Se si seguisse questo “metodo scientifico” si avrebbe modo di capire con assoluta evidenza che la tanto discussa, a Firenze, “tassa di scopo” da applicare in misura ragionevole a ciascun visitatore-turista della città, altro non è che l’equivalente della “carbon tax” che si adotta per rendere sostenibile l’uso dell’energia o anche il corrispettivo della “tassa rifiuti” che si dovrebbe utilizzare per finanziare i piani di recupero e riciclo delle materie prime secondarie e per implementare il mercato del riutilizzo della materia che è alla base di uno sviluppo sostenibile.

E se si proseguisse per questo “sentiero virtuoso” si arriverebbe con altrettanta documentata evidenza a comprendere che la VAS dei Piani urbanistici e dei Progetti insediativi all’interno delle funzioni urbanistiche indicate per ciascuna UTOE dei nuovi Piani strutturali, (con i quali sta nascendo in Italia l’Urbanistica di terza generazione), serve soprattutto a migliorare la qualità dei Piani e dei Progetti, non ad aggiungere vincoli o a burocratizzare il procedimento, come oggi si dice. La VAS dei Piani urbanistici nelle città d’arte,al contrario, può diventare uno strumento guida della costruzione dello sviluppo sostenibile che la Conferenza di Rio di Janeiro aveva statuito, attraverso un percorso partecipato dai cittadini, indicando quali siano i veri obiettivi di sostenibilità dello sviluppo che essi devono raggiungere.

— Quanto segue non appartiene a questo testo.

==> src/rtl/multdiv_iterative.sv <==
`default_nettype none
// ============================================================================
// Module   : multdiv_iterative
// Brief    : Multi-cycle signed 32-bit multiply (Booth) / divide (non-restoring)
//            unit. Define MULTDIV_RADIX4_EN for radix-4 Booth (16 iterations).
// Revision : 1.0
// ============================================================================
module multdiv_iterative #(
    parameter int WIDTH = 32
) (
    input  logic             clock,
    input  logic             reset,
    input  logic [WIDTH-1:0] data_operandA,
    input  logic [WIDTH-1:0] data_operandB,
    input  logic             ctrl_MULT,
    input  logic             ctrl_DIV,
    output logic [WIDTH-1:0] data_result,
    output logic             data_exception,
    output logic             data_resultRDY,
    output logic             busy
);

    localparam int PW = 2*WIDTH + 3;

`ifdef MULTDIV_RADIX4_EN
    localparam logic [4:0] c_MULT_LAST = 5'd15;
`else
    localparam logic [4:0] c_MULT_LAST = 5'd31;
`endif
    localparam logic [4:0] c_DIV_LAST = 5'd31;

    typedef enum logic [1:0] {S_IDLE, S_MULT, S_DIV, S_DONE} state_t;

    state_t             r_state;
    state_t             w_state_next;
    logic [4:0]         r_cnt;
    logic               w_start_mult;
    logic               w_start_div;
    logic               w_last;

    logic [WIDTH-1:0]   r_mcand;
    logic [PW-1:0]      r_prod;
    logic [WIDTH+1:0]   w_mc;
    logic [WIDTH+1:0]   w_addend;
    logic [WIDTH+1:0]   w_upper_sum;
    logic [PW-1:0]      w_prod_next;
    logic [WIDTH:0]     w_prod_hi;
    logic               w_mul_exc;

    logic [WIDTH+1:0]   r_rem;
    logic [WIDTH-1:0]   r_quo;
    logic [WIDTH-1:0]   r_dvs;
    logic               r_qneg;
    logic               r_dz;
    logic [WIDTH+1:0]   w_rem_sh;
    logic [WIDTH+1:0]   w_rem_next;
    logic [WIDTH-1:0]   w_quo_next;
    logic [WIDTH-1:0]   w_div_res;
    logic               w_div_exc;
    logic [WIDTH-1:0]   w_mag_a;
    logic [WIDTH-1:0]   w_mag_b;

    always_ff @(posedge clock) begin
        if (reset) begin
            r_state <= S_IDLE;
        end else begin
            r_state <= w_state_next;
        end
    end

    always_comb begin
        w_state_next = r_state;
        w_start_mult = 1'b0;
        w_start_div  = 1'b0;
        w_last       = 1'b0;
        case (r_state)
            S_IDLE, S_DONE: begin
                w_start_mult = ctrl_MULT;
                w_start_div  = ctrl_DIV & ~ctrl_MULT;
                if (w_start_mult) begin
                    w_state_next = S_MULT;
                end else if (w_start_div) begin
                    w_state_next = S_DIV;
                end else begin
                    w_state_next = S_IDLE;
                end
            end
            S_MULT: begin
                w_last = (r_cnt == c_MULT_LAST);
                if (w_last) w_state_next = S_DONE;
            end
            S_DIV: begin
                w_last = r_dz | (r_cnt == c_DIV_LAST);
                if (w_last) w_state_next = S_DONE;
            end
            default: w_state_next = S_IDLE;
        endcase
    end

    assign busy           = (r_state == S_MULT) || (r_state == S_DIV);
    assign data_resultRDY = (r_state == S_DONE);

    // Booth step: accumulator upper part carries two guard bits so +/-2A never overflows
    always_comb begin
        w_mc     = {{2{r_mcand[WIDTH-1]}}, r_mcand};
        w_addend = '0;
`ifdef MULTDIV_RADIX4_EN
        case (r_prod[2:0])
            3'b001, 3'b010: w_addend = w_mc;
            3'b011:         w_addend = w_mc << 1;
            3'b100:         w_addend = ~(w_mc << 1) + 1'b1;
            3'b101, 3'b110: w_addend = ~w_mc + 1'b1;
            default:        w_addend = '0;
        endcase
        w_upper_sum = r_prod[PW-1:WIDTH+1] + w_addend;
        w_prod_next = $signed({w_upper_sum, r_prod[WIDTH:0]}) >>> 2;
`else
        case (r_prod[1:0])
            2'b01:   w_addend = w_mc;
            2'b10:   w_addend = ~w_mc + 1'b1;
            default: w_addend = '0;
        endcase
        w_upper_sum = r_prod[PW-1:WIDTH+1] + w_addend;
        w_prod_next = $signed({w_upper_sum, r_prod[WIDTH:0]}) >>> 1;
`endif
        w_prod_hi = w_prod_next[2*WIDTH:WIDTH];
        w_mul_exc = ~((&w_prod_hi) | ~(|w_prod_hi));
    end

    // Non-restoring step; the final remainder is discarded so no correction step is needed
    always_comb begin
        w_rem_sh   = {r_rem[WIDTH:0], r_quo[WIDTH-1]};
        w_rem_next = r_rem[WIDTH+1] ? (w_rem_sh + {2'b00, r_dvs})
                                    : (w_rem_sh - {2'b00, r_dvs});
        w_quo_next = {r_quo[WIDTH-2:0], ~w_rem_next[WIDTH+1]};
        w_div_res  = r_qneg ? (~w_quo_next + 1'b1) : w_quo_next;
        w_div_exc  = ~r_qneg & w_quo_next[WIDTH-1];
        // |0x80000000| = 2^31 still fits as an unsigned 32-bit magnitude
        w_mag_a    = data_operandA[WIDTH-1] ? (~data_operandA + 1'b1) : data_operandA;
        w_mag_b    = data_operandB[WIDTH-1] ? (~data_operandB + 1'b1) : data_operandB;
    end

    always_ff @(posedge clock) begin
        if (reset) begin
            r_cnt          <= '0;
            r_mcand        <= '0;
            r_prod         <= '0;
            r_rem          <= '0;
            r_quo          <= '0;
            r_dvs          <= '0;
            r_qneg         <= 1'b0;
            r_dz           <= 1'b0;
            data_result    <= '0;
            data_exception <= 1'b0;
        end else if (w_start_mult) begin
            r_cnt   <= '0;
            r_mcand <= data_operandA;
            r_prod  <= {{(WIDTH+2){1'b0}}, data_operandB, 1'b0};
        end else if (w_start_div) begin
            r_cnt  <= '0;
            r_rem  <= '0;
            r_quo  <= w_mag_a;
            r_dvs  <= w_mag_b;
            r_qneg <= data_operandA[WIDTH-1] ^ data_operandB[WIDTH-1];
            r_dz   <= (data_operandB == '0);
        end else if (r_state == S_MULT) begin
            r_cnt  <= r_cnt + 5'd1;
            r_prod <= w_prod_next;
            if (w_last) begin
                data_result    <= w_prod_next[WIDTH:1];
                data_exception <= w_mul_exc;
            end
        end else if (r_state == S_DIV) begin
            r_cnt <= r_cnt + 5'd1;
            r_rem <= w_rem_next;
            r_quo <= w_quo_next;
            if (r_dz) begin
                data_result    <= '0;
                data_exception <= 1'b1;
            end else if (w_last) begin
                data_result    <= w_div_res;
                data_exception <= w_div_exc;
            end
        end
    end

endmodule
`default_nettype wire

Se, nelle città d’arte italiane ( Firenze, Napoli, Venezia, Palermo) nascesse un tale Fondo per il Futuro, lo statuto dovrebbe stabilire l’obbligo di perseguire il bene comune e di essere indipendenti da interessi particolari. Vi sarebbe la concreta possibilità di far partecipare i cittadini, insieme alle Amministrazioni locali, alle associazioni economiche e alle università, ad una strategia per lo sviluppo sostenibile di tali città, ricavando preziose risorse da un turismo reso più responsabile verso il patrimonio storico-artistico- culturale di cui usufruisce nel contesto sociale, ecologico ed economico della città che lo ospita.

Sarebbe un modo concreto per fare delle città d’arte italiane un modello esemplare per la salvaguardia di ogni città storica europea e per la promozione di un turismo “compatibile” con città che possiedono un patrimonio artistico universale. Sarebbe un modo concreto di creare una partnership nuova tra amministrazioni locali, privati e cittadini, superando la vecchia tradizione delle “leggi speciali” per le città d’arte e l’accettazione passiva del loro declino.